| Records supplied |
***
`config.mk`:
```
export PLATFORM = sky130hd
export DESIGN_NAME = nor3_truth_table_sequencer
export DESIGN_NICKNAME = d
export VERILOG_FILES = /design/src/rtl/nor3_truth_table_sequencer.sv
export SDC_FILE = /design/constraint.sdc
export NUM_CORES = 1
export LEC_CHECK = 0
export BUFFER_PORTS_ARGS = -buffer_cell sky130_fd_sc_hd__buf_4
export CORE_AREA = 5 5 74 63
export DETAILED_ROUTE_END_ITERATION = 7
export DIE_AREA = 0 0 79 68
export GPL_ROUTABILITY_DRIVEN = 0
export PLACE_DENSITY_LB_ADDON = 0.08
export SLEW_MARGIN = 20
export SYNTH_ARGS = -nofsm -noshare
export SYNTH_HDL_FRONTEND = slang
export SYNTH_SLANG_ARGS = --single-unit
```
`constraint.sdc`:
```
create_clock -name clk -period 1.8 [get_ports clk]
set_input_delay 0.36 -clock clk [delete_from_list [all_inputs] [get_ports clk]]
set_output_delay 0.36 -clock clk [all_outputs]
set_load 0.005 [all_outputs]
```
`src/rtl/nor3_truth_table_sequencer.sv`:
```
`timescale 1ns/1ps
// nor3_truth_table_sequencer
// Self-test controller for a three-input NOR gate. On start it walks
// {A,B,C} through vectors 0..7, lets D settle for SETTLE_CYCLES cycles
// after each new vector, samples D once, and records the captured value
// and a mismatch bit per vector. A pass flag summarises the whole sweep.
module nor3_truth_table_sequencer #(
    parameter int SETTLE_CYCLES = 2   // legal range 1..255
) (
    input  logic       clk,
    input  logic       rst,
    input  logic       start,
    input  logic       D,
    output logic       A,
    output logic       B,
    output logic       C,
    output logic       busy,
    output logic       done,
    output logic       pass,
    output logic [7:0] captured,
    output logic [7:0] fail_map
);

    typedef enum logic [1:0] {
        S_IDLE,
        S_DRIVE,
        S_SAMPLE,
        S_DONE
    } state_t;

    // Counter value on the last settle cycle; the sample follows it.
    localparam logic [7:0] SETTLE_LAST = 8'(SETTLE_CYCLES - 1);

    state_t     state;
    state_t     state_nxt;
    logic [2:0] vec;
    logic [7:0] settle_cnt;
    logic       settle_done;
    logic       last_vec;

    assign settle_done = (settle_cnt == SETTLE_LAST);
    assign last_vec    = (vec == 3'd7);

    // The vector register drives the gate inputs directly, so A/B/C are
    // glitch-free registered outputs with no path from any input.
    assign {A, B, C} = vec;

    // State register with synchronous reset; reset aborts any sweep.
    always_ff @(posedge clk) begin
        // NOTE: sequential state uses non-blocking assignments so every
        // register sees pre-edge values of its neighbours.
        if (rst) begin
            state <= S_IDLE;
        end else begin
            state <= state_nxt;
        end
    end

    // Next-state logic: start is only honoured in IDLE.
    always_comb begin
        // NOTE: default first so no path through the case leaves
        // state_nxt unassigned, which would infer a latch.
        state_nxt = state;
        case (state)
            S_IDLE:   if (start)       state_nxt = S_DRIVE;
            S_DRIVE:  if (settle_done) state_nxt = S_SAMPLE;
            S_SAMPLE: state_nxt = last_vec ? S_DONE : S_DRIVE;
            S_DONE:   state_nxt = S_IDLE;
            default:  state_nxt = S_IDLE;
        endcase
    end

    // Status outputs decoded from the registered state.
    always_comb begin
        busy = 1'b0;
        done = 1'b0;
        case (state)
            S_DRIVE:  busy = 1'b1;
            S_SAMPLE: busy = 1'b1;
            S_DONE:   done = 1'b1;
            default:  ;
        endcase
    end

    // Datapath: vector stepping, settle counting, result capture and pass.
    always_ff @(posedge clk) begin
        if (rst) begin
            vec        <= 3'b000;
            settle_cnt <= 8'd0;
            captured   <= 8'h00;
            fail_map   <= 8'h00;
            pass       <= 1'b0;
        end else begin
            case (state)
                S_IDLE: begin
                    // Results from the previous sweep stay visible until
                    // a new sweep is actually accepted.
                    if (start) begin
                        vec        <= 3'b000;
                        settle_cnt <= 8'd0;
                        captured   <= 8'h00;
                        fail_map   <= 8'h00;
                        pass       <= 1'b0;
                    end
                end
                S_DRIVE: begin
                    settle_cnt <= settle_cnt + 8'd1;
                end
                S_SAMPLE: begin
                    // NOR is 1 only for vector 0, so a mismatch is D
                    // differing from (vec == 0).
                    captured[vec] <= D;
                    fail_map[vec] <= D ^ (vec == 3'b000);
                    if (!last_vec) begin
                        vec        <= vec + 3'd1;
                        settle_cnt <= 8'd0;
                    end
                end
                S_DONE: begin
                    // fail_map already holds vector 7's result here.
                    pass <= ~|fail_map;
                    vec  <= 3'b000;
                end
                default: ;
            endcase
        end
    end

endmodule

```
==> summary.txt <==
Final layout
  – ANT cells: 0
  – Leading cell type in the layout, fill and taps excluded: buf_4
  – Final #Nets: 243
  – P&R area growth vs syn: 37.2%
  – Fin util: 54.3%
  – Non-Filler Cell Area, Final: 2130 µm²
  – Layout cells sized above 1: 35.7%
  – Commonest non-fill, non-tap cells in the layout: 49 x buf_4, 25 x dfxtp_1, 16 x nand2_1, 16 x a21oi_1, 16 x nand3_1

Floorplan
  – DIE WIDTH: 79 µm
  – Row count: 21
  – DIE AREA: 5370 µm²
  – Die Y: 68 µm
  – I/O pin count: 26
  – Starting Density: 39.6%
  – Core footprint: 3920 µm²

GRT
  – Total grt overflow: 0
  – Antenna violations before repair: 0
  – Number of global-route vias before repair: 1416
  – Pin count of the biggest net entering global routing: 24
  – Total global-route track usage: 16.0%
  – Wire length of the first global-routing pass: 6550 µm

Clock tree
  – H-tree lvl count: 2
  – Clock Tree Root: clkbuf_8
  – CTS Sinks: 30
  – Clock slew seen by the registers of the worst setup and hold paths: 0.06 ns
  – Inserted Clock Buffers: 5
  – Worst-Skew Late Latency: 0.28 ns
  – Clock Tree Buf Depth: 2
  – Post-CTS Hold Fix Bufs: 0
  – CTS tree: done

Yosys
  – Cells after Synth: 182
  – Flop and latch count out of synthesis: 30
  – Avg Inst Size Synth: 8.51 µm²
  – Top FF cell, synth: dfxtp_1
  – Share of flip-flops with an asynchronous set or reset: 0%
  – Synthesis Warnings: 0
  – Register area share after synthesis: 38.8%
  – Post-synth cell types: 41
  – Mapped Area: 1550 µm²
  – Post-synthesis net count: 195
  – Post-synth EDFFs: 0

Critical path
  – Crit end category: flop
  – Data required, critical path: 1.99 ns
  – Critical path cell sequence: inv_2, ha_4, or4b_4, o41ai_4, nand3_1, a221oi_2
  – WP data arrival: 1.96 ns
  – Crit path max-delay family: simple AND/OR/NAND/NOR gates
  – Critical path buffer and inverter count: 1
  – CP Class: reg2reg
  – CP Launch Type: flop
  – Critical path's slowest cell: or4b_4
  – CP max FO: 4
  – R2R Setup Slk: 0.03 ns
  – Critical path's largest stage delay: 0.46 ns

Placed design
  – DP Worst Slack: -0.0191 ns
  – Placement Cell Area: 1940 µm²
  – Input/output buffers: 25
  – HPWL Detailed: 3050 µm

Drt
  – DR pass1 iterations: 4
  – First DRT Iteration DRCs: 120
  – Post-Route WL: 4140 µm
  – Wire per inst: 15.0 µm
  – Average vias per placed instance: 5.42
  – Total number of vias: 1496
  – Drt drc: 0
  – Routed Antenna Nets: 0

Timing
  – Worst-Margin Slew: 0.425 ns
  – Setup ws final: 0.0296 ns
  – Worst hold slack: 0.386 ns
  – Clk_skew: 0.00728 ns
  – Min Tclk post-route: 1.77 ns
  – Worst slew margin: 71.4%
  – Hold Vio Cnt, Final: 0
  – Tcrit/Tclk final: 98.4%
  – Final slew viol count: 0
  – Final setup vio count: 0
  – Max Fclk: 565 MHz
  – RSZ-0062 raised after global routing: true

Outcome
  – Status: complete, no violations

Power
  – LEAKAGE: 0.826 nW
  – Worst VDD drop: 0.361 mV
  – Total power per unit cell area: 930 nW/µm²

Min path
  – HP Class: in2reg

Run
  – Maxcap violations: 0
==> worst min-delay path: stages <==
cell,delay [ns]
buf_4,0.14
nand2_1,0.05
a31oi_1,0.06
==> sequential cells by signal, summed over array words and instances (netlist names) <==
signal,flops
captured,8
state,2
fail_map,8
pass,1
settle_cnt,8
vec,3
==> through the flow <==
step                      setup TNS [ns]  instances  power, mW
final                                  0        276       1.98
after global routing              -0.146        276       2.09
after CTS                      -0.000185        274       1.90
after detailed placement         -0.0191        266       1.37
after global placement                 0        266       1.36
after floorplan                        0        182       1.11
==> layout make-up <==
class | instances | area, µm²
fill | 358 | 1790
multi-input combinational | 137 | 991
sequential | 30 | 607
timing repair buffer | 49 | 368
clock buffer | 7 | 76.3
tap | 46 | 57.6
inverter | 7 | 26.3
==> cell families (layout without fill, tap and decap cells) <==
group,after synthesis,after routing,synth area share [%]
AND/OR/NAND/NOR,84,84,30.1
AO/OA/AOI/OAI,33,33,13.6
flip-flops,30,30,38.8
buffers and inverters,15,63,3.72
adder cells (fa/ha/maj),9,9,7.27
XOR/XNOR,8,8,4.52
multiplexers,3,3,2.02
==> cells in the mapped netlist, types with 2 or more instances <==
library cell	count	area [µm²]
dfxtp_1	30	601
a21oi_1	18	90.1
nand2_1	16	60.1
nand3_1	16	80.1
nor2_1	11	41.3
ha_1	9	113
clkbuf_1	7	26.3
inv_1	7	26.3
xnor2_1	7	61.3
nor3_1	6	30.0
nor4_1	6	37.5
o21ai_0	6	30.0
nand4_1	4	25.0
or3_1	4	25.0
or4_1	3	22.5
a32oi_1	2	17.5
and2_1	2	12.5
mux2i_1	2	20.0
nand4b_1	2	17.5
nor2b_1	2	12.5
nor3b_1	2	15.0
==> repair_timing <==
item                                    CTS  global route
resized for setup                         4            19
endpoints found under the setup margin    3            13
pin swaps                                 0             2
buffers inserted                          1             2
==> where the power goes <==
group / total [mW] / switching (mW) / internal (mW)
registers: 0.722 / 0.0214 / 0.700
logic: 0.752 / 0.390 / 0.362
clock network: 0.504 / 0.238 / 0.265
total: 1.98 / 0.650 / 1.33
==> routing by layer <==
| metal | wire length (µm) | track usage (%) | vias to the layer above |
|---|---|---|---|
| met3 | 312 | 4.21 | 5 |
| met4 | 53 | 8.37 | 0 |
| met2 | 1680 | 22.9 | 52 |
| met1 | 2090 | 22.0 | 689 |
| li1 | - | - | 750 |
| met5 | 0 | 0 | - |
==> worst paths after layout <==
check	end	from	cells after the start
max	state[1]	settle_cnt[1]	6
max reg2reg	state[1]	settle_cnt[1]	6
min	captured[4]	start	3
min reg2reg	pass	pass	2
No activity file was read; power rests on OpenSTA's default activity.
--- src/rtl/seg_scan_mux_if.sv ---
// Display-side bundle for seg_scan_mux: frame data and controls in,
// segment/select pins and scan status out.
interface seg_scan_mux_if #(
  parameter int N_PHASE = 4,
  parameter int N_DIGIT = 8,
  parameter int SEL_W   = 9
);
  localparam int PH_W = $clog2(N_PHASE);

  logic [N_PHASE*N_DIGIT*8-1:0] SEG_DATA;
  logic [3:0]                   BRIGHT;
  logic                         FREEZE;
  logic [N_DIGIT*8-1:0]         SEG_OUT;
  logic [SEL_W-1:0]             SEG_SEL;
  logic [PH_W-1:0]              PHASE;
  logic                         FRAME_TICK;

  modport master (
    output SEG_DATA, BRIGHT, FREEZE,
    input  SEG_OUT, SEG_SEL, PHASE, FRAME_TICK
  );

  modport slave (
    input  SEG_DATA, BRIGHT, FREEZE,
    output SEG_OUT, SEG_SEL, PHASE, FRAME_TICK
  );
endinterface

--- src/rtl/seg_scan_mux.sv ---
// Time-multiplexed 7-segment scan driver: phase dwell counter, per-phase data
// latch, blanked and PWM-gated one-hot select, freeze and frame tick.
module seg_scan_digit #(
  parameter logic [7:0] RST_PATTERN = 8'hFC
) (
  input  logic       CLK,
  input  logic       RST,
  input  logic       en,
  input  logic [7:0] d,
  output logic [7:0] q
);
  always_ff @(posedge CLK or negedge RST)
    if (!RST)   q <= RST_PATTERN;
    else if (en) q <= d;
endmodule

module seg_scan_mux #(
  parameter int         N_PHASE         = 4,
  parameter int         N_DIGIT         = 8,
  parameter int         DWELL           = 65536,
  parameter int         BLANK           = 256,
  parameter int         SEL_W           = 9,
  parameter bit         SEL_ACTIVE_HIGH = 1'b1,
  parameter logic [7:0] RST_PATTERN     = 8'hFC
) (
  input logic           CLK,
  input logic           RST,
  seg_scan_mux_if.slave bus
);
  localparam int               PH_W     = $clog2(N_PHASE);
  localparam int               CNT_W    = $clog2(DWELL);
  localparam logic [SEL_W-1:0] SEL_IDLE = {SEL_W{~SEL_ACTIVE_HIGH}};

  logic [CNT_W-1:0]     cnt, cnt_nx;
  logic [PH_W-1:0]      ph, ph_nx;
  logic                 wrap, gate_nx, lit_nx, tick_q;
  logic [SEL_W-1:0]     sel_q, sel_nx;
  logic [N_DIGIT*8-1:0] ph_data, seg_q;

  assign wrap = (cnt == CNT_W'(DWELL-1));

  always_comb begin
    cnt_nx = wrap ? '0 : cnt + 1'b1;
    ph_nx  = ph;
    if (wrap && !bus.FREEZE)
      ph_nx = (ph == PH_W'(N_PHASE-1)) ? '0 : ph + 1'b1;
  end

  // Select is registered, so it is computed for the cycle about to start.
  assign gate_nx = (bus.BRIGHT == 4'd15) || (cnt_nx[3:0] < bus.BRIGHT);
  assign lit_nx  = gate_nx && (cnt_nx >= CNT_W'(BLANK));

  always_comb begin
    sel_nx = SEL_IDLE;
    if (lit_nx) sel_nx[ph_nx] = SEL_ACTIVE_HIGH;
  end

  always_ff @(posedge CLK or negedge RST)
    if (!RST) begin
      cnt    <= '0;
      ph     <= '0;
      sel_q  <= SEL_IDLE;
      tick_q <= 1'b0;
    end else begin
      cnt    <= cnt_nx;
      ph     <= ph_nx;
      sel_q  <= sel_nx;
      tick_q <= wrap && !bus.FREEZE && (ph == PH_W'(N_PHASE-1));
    end

  always_comb begin
    ph_data = '0;
    for (int p = 0; p < N_PHASE; p++)
      if (ph == PH_W'(p)) ph_data = bus.SEG_DATA[p*N_DIGIT*8 +: N_DIGIT*8];
  end

  // Data is captured once per phase, at the edge leaving cnt == 0.
  for (genvar d = 0; d < N_DIGIT; d++) begin : g_dig
    seg_scan_digit #(.RST_PATTERN(RST_PATTERN)) u_dig (
      .CLK (CLK),
      .RST (RST),
      .en  (cnt == '0),
      .d   (ph_data[d*8 +: 8]),
      .q   (seg_q[d*8 +: 8])
    );
  end

  assign bus.SEG_OUT    = seg_q;
  assign bus.SEG_SEL    = sel_q;
  assign bus.PHASE      = ph;
  assign bus.FRAME_TICK = tick_q;
endmodule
***
Each line in the listing above from the one containing "Launch Type: flop" through the one containing "a31oi_1,0.06" should be repeated exactly, and no other line.

| Response below |
  – CP Launch Type: flop
  – Critical path's slowest cell: or4b_4
  – CP max FO: 4
  – R2R Setup Slk: 0.03 ns
  – Critical path's largest stage delay: 0.46 ns

Placed design
  – DP Worst Slack: -0.0191 ns
  – Placement Cell Area: 1940 µm²
  – Input/output buffers: 25
  – HPWL Detailed: 3050 µm

Drt
  – DR pass1 iterations: 4
  – First DRT Iteration DRCs: 120
  – Post-Route WL: 4140 µm
  – Wire per inst: 15.0 µm
  – Average vias per placed instance: 5.42
  – Total number of vias: 1496
  – Drt drc: 0
  – Routed Antenna Nets: 0

Timing
  – Worst-Margin Slew: 0.425 ns
  – Setup ws final: 0.0296 ns
  – Worst hold slack: 0.386 ns
  – Clk_skew: 0.00728 ns
  – Min Tclk post-route: 1.77 ns
  – Worst slew margin: 71.4%
  – Hold Vio Cnt, Final: 0
  – Tcrit/Tclk final: 98.4%
  – Final slew viol count: 0
  – Final setup vio count: 0
  – Max Fclk: 565 MHz
  – RSZ-0062 raised after global routing: true

Outcome
  – Status: complete, no violations

Power
  – LEAKAGE: 0.826 nW
  – Worst VDD drop: 0.361 mV
  – Total power per unit cell area: 930 nW/µm²

Min path
  – HP Class: in2reg

Run
  – Maxcap violations: 0
==> worst min-delay path: stages <==
cell,delay [ns]
buf_4,0.14
nand2_1,0.05
a31oi_1,0.06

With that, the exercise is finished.